#### Directions
Everything from the first line of the entries through the line containing "output logic [3:0]" is to be retyped exactly, and nothing beyond it.

#### Available records
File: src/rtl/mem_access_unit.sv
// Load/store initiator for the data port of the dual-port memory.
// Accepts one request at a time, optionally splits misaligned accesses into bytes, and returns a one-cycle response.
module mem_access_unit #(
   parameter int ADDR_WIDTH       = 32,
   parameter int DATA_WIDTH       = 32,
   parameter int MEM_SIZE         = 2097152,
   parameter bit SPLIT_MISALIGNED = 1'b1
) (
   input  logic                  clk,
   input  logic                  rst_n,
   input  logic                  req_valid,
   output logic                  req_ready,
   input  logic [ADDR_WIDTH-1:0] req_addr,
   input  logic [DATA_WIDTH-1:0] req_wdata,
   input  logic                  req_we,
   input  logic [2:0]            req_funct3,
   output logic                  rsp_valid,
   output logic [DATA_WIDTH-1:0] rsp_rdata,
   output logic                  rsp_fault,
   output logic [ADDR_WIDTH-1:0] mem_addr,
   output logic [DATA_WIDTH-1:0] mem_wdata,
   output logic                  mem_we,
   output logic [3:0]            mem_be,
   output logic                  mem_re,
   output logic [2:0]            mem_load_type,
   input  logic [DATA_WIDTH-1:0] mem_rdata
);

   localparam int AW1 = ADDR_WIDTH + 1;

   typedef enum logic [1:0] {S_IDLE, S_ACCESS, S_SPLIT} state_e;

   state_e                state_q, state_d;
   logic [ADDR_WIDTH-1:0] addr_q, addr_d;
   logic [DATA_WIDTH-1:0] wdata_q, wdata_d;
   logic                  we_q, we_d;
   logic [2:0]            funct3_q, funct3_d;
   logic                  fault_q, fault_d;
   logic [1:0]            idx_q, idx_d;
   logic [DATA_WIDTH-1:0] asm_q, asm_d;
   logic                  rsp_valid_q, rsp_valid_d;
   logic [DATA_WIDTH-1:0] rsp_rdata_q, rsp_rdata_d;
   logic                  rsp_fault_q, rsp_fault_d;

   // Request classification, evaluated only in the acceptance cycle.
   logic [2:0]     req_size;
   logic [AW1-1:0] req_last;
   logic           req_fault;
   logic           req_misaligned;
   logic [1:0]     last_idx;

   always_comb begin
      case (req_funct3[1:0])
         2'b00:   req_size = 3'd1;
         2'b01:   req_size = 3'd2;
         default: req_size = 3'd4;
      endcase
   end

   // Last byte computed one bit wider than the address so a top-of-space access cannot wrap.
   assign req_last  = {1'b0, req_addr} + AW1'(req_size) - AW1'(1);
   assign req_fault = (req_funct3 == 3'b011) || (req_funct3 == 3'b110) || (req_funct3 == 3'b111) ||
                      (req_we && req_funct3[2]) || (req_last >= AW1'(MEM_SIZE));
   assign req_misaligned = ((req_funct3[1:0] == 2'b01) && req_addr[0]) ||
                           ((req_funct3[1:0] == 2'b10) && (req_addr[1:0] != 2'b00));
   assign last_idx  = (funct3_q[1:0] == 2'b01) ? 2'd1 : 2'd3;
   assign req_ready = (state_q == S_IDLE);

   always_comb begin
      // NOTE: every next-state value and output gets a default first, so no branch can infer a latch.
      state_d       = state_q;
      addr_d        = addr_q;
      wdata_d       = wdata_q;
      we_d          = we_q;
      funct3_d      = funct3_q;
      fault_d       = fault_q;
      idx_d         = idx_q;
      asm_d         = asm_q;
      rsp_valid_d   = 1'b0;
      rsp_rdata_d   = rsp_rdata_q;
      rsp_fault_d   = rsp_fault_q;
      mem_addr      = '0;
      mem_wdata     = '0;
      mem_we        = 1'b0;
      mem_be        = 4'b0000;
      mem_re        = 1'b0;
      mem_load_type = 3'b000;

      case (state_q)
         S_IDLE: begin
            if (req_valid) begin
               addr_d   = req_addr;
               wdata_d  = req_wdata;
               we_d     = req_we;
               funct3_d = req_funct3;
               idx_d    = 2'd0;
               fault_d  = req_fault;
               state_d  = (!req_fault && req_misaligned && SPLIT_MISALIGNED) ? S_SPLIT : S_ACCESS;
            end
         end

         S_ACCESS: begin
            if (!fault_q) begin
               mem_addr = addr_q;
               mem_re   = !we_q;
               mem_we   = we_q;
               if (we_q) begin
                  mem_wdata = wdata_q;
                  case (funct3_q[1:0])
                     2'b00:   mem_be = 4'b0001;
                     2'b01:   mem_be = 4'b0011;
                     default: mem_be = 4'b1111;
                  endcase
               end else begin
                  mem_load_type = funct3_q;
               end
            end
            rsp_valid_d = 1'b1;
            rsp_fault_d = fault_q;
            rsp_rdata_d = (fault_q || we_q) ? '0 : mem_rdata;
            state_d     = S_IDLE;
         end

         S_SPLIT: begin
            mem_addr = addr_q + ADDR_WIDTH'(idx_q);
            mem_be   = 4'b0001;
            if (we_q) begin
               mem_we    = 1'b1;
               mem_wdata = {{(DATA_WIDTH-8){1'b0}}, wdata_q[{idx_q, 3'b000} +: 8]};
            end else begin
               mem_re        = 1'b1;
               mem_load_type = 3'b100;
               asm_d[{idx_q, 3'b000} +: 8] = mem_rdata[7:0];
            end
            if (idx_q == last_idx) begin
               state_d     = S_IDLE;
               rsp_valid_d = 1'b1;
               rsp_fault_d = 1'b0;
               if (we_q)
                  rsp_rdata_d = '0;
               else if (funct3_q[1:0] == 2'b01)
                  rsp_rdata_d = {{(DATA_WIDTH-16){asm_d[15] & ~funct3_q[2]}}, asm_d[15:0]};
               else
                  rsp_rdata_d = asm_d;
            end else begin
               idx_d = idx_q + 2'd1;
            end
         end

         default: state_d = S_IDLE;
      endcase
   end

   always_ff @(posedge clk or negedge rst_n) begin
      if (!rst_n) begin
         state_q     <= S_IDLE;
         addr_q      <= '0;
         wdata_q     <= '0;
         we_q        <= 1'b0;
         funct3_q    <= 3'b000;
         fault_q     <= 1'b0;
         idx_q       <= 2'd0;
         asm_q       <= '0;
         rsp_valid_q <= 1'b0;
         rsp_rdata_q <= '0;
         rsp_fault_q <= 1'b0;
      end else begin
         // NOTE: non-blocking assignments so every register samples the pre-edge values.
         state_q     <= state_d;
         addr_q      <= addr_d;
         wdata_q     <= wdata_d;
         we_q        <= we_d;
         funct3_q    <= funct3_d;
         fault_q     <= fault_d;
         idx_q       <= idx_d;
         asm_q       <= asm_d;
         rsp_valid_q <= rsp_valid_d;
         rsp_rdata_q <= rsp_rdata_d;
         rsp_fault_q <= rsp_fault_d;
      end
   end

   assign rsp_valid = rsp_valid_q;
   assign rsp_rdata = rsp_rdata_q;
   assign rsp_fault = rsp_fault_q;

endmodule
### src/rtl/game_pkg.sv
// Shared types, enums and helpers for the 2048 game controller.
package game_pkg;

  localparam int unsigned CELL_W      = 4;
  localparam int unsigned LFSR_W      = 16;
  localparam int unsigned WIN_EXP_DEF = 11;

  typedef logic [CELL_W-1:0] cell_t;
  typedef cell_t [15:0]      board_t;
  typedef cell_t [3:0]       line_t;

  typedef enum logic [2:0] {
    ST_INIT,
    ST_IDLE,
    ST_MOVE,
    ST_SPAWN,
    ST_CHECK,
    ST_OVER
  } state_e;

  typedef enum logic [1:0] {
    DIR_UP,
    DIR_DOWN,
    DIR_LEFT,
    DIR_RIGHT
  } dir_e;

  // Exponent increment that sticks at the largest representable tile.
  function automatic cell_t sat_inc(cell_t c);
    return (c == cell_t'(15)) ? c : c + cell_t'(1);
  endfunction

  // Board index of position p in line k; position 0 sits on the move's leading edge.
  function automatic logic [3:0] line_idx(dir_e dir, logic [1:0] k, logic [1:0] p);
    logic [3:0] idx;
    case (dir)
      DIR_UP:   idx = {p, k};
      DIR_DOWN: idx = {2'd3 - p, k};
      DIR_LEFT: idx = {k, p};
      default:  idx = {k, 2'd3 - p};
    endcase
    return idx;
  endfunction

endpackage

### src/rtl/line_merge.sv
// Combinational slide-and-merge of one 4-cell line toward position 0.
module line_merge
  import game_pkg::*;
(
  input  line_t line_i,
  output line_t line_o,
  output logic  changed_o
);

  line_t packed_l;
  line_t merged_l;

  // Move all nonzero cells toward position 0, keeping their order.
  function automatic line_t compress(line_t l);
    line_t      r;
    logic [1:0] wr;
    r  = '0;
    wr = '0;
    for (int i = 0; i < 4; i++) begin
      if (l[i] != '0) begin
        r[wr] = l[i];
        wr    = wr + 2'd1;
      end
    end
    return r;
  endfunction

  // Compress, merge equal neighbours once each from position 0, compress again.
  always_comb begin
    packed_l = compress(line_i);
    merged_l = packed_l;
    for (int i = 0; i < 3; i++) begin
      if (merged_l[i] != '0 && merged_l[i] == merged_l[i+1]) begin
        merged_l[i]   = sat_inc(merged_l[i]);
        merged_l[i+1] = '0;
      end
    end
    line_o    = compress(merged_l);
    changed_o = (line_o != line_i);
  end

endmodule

#### Task solution
File: src/rtl/mem_access_unit.sv
// Load/store initiator for the data port of the dual-port memory.
// Accepts one request at a time, optionally splits misaligned accesses into bytes, and returns a one-cycle response.
module mem_access_unit #(
   parameter int ADDR_WIDTH       = 32,
   parameter int DATA_WIDTH       = 32,
   parameter int MEM_SIZE         = 2097152,
   parameter bit SPLIT_MISALIGNED = 1'b1
) (
   input  logic                  clk,
   input  logic                  rst_n,
   input  logic                  req_valid,
   output logic                  req_ready,
   input  logic [ADDR_WIDTH-1:0] req_addr,
   input  logic [DATA_WIDTH-1:0] req_wdata,
   input  logic                  req_we,
   input  logic [2:0]            req_funct3,
   output logic                  rsp_valid,
   output logic [DATA_WIDTH-1:0] rsp_rdata,
   output logic                  rsp_fault,
   output logic [ADDR_WIDTH-1:0] mem_addr,
   output logic [DATA_WIDTH-1:0] mem_wdata,
   output logic                  mem_we,
   output logic [3:0]            mem_be,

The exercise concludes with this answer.